## Your goal
Within the records below, find each line that holds the string "instead", then copy it.

## Collected data
══════
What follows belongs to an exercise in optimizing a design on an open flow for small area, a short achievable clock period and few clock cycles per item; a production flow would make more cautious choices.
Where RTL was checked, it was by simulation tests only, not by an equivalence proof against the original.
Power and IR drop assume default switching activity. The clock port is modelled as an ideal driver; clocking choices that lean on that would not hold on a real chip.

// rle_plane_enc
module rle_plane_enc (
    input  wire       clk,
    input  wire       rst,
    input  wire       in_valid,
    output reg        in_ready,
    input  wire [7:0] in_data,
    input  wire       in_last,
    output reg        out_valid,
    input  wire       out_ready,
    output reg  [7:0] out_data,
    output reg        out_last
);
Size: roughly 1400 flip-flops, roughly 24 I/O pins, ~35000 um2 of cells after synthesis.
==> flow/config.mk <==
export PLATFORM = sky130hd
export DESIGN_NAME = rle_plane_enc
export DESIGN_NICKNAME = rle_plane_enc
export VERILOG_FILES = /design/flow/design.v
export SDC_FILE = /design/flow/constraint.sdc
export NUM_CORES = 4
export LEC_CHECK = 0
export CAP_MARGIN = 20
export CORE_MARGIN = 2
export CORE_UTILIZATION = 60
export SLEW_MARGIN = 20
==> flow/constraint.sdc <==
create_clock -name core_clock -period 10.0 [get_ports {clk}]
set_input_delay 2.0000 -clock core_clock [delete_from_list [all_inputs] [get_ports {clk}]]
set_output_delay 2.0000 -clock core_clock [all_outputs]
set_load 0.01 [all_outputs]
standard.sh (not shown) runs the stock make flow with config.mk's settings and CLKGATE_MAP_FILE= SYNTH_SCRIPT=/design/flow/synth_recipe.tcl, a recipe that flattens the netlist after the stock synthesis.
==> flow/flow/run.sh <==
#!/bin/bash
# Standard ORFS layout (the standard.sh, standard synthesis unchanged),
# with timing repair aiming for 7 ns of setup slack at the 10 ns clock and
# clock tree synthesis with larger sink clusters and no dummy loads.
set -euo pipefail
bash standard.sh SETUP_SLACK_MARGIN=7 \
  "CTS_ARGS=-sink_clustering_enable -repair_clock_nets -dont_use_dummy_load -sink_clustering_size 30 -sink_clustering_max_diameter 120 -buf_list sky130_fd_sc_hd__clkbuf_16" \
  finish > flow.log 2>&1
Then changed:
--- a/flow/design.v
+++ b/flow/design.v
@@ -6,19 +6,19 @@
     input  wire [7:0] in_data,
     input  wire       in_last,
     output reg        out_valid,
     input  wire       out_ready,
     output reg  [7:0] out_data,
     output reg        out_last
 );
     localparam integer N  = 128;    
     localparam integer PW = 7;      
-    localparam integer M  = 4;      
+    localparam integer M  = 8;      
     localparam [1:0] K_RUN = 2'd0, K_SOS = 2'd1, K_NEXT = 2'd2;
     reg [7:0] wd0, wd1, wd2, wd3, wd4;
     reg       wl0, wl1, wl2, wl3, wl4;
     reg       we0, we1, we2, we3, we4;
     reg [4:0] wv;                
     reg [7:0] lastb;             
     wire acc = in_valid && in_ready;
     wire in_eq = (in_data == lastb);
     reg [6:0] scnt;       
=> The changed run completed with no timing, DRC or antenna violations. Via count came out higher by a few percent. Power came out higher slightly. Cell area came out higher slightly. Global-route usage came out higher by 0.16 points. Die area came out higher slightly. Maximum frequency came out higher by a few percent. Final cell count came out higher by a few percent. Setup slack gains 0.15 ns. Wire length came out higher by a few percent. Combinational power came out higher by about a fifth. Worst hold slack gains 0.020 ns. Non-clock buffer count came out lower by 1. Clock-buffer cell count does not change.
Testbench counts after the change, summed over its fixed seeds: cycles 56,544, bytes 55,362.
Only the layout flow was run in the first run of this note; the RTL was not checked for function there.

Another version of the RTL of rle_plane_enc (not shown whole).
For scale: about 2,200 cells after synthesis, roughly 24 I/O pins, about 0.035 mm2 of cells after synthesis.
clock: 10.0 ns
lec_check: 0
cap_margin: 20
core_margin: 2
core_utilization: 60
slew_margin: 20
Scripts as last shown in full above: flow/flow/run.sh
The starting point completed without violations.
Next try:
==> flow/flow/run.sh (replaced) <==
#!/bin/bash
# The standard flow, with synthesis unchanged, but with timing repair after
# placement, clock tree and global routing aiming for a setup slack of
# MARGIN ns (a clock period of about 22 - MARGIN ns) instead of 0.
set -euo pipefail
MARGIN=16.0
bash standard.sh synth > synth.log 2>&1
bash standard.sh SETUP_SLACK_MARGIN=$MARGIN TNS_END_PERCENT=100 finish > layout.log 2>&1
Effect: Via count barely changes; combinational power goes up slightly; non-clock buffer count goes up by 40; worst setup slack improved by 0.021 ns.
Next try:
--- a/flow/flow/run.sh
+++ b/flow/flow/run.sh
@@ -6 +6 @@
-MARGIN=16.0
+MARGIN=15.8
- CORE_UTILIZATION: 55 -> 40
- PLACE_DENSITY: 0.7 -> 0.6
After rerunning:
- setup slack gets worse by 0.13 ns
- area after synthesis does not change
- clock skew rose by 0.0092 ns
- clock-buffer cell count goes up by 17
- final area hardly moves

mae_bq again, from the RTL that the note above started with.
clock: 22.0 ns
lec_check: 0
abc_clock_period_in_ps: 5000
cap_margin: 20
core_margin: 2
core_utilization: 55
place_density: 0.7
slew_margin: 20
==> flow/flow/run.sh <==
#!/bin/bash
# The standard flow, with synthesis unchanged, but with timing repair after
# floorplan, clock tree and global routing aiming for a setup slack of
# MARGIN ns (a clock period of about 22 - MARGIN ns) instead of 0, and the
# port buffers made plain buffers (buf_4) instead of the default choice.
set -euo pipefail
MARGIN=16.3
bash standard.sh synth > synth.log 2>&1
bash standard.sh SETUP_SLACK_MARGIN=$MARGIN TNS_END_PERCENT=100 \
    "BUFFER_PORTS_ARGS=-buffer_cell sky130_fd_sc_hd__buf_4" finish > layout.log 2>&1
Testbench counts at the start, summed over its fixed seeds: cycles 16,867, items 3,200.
══════
## Your solution
# MARGIN ns (a clock period of about 22 - MARGIN ns) instead of 0.
# MARGIN ns (a clock period of about 22 - MARGIN ns) instead of 0, and the
# port buffers made plain buffers (buf_4) instead of the default choice.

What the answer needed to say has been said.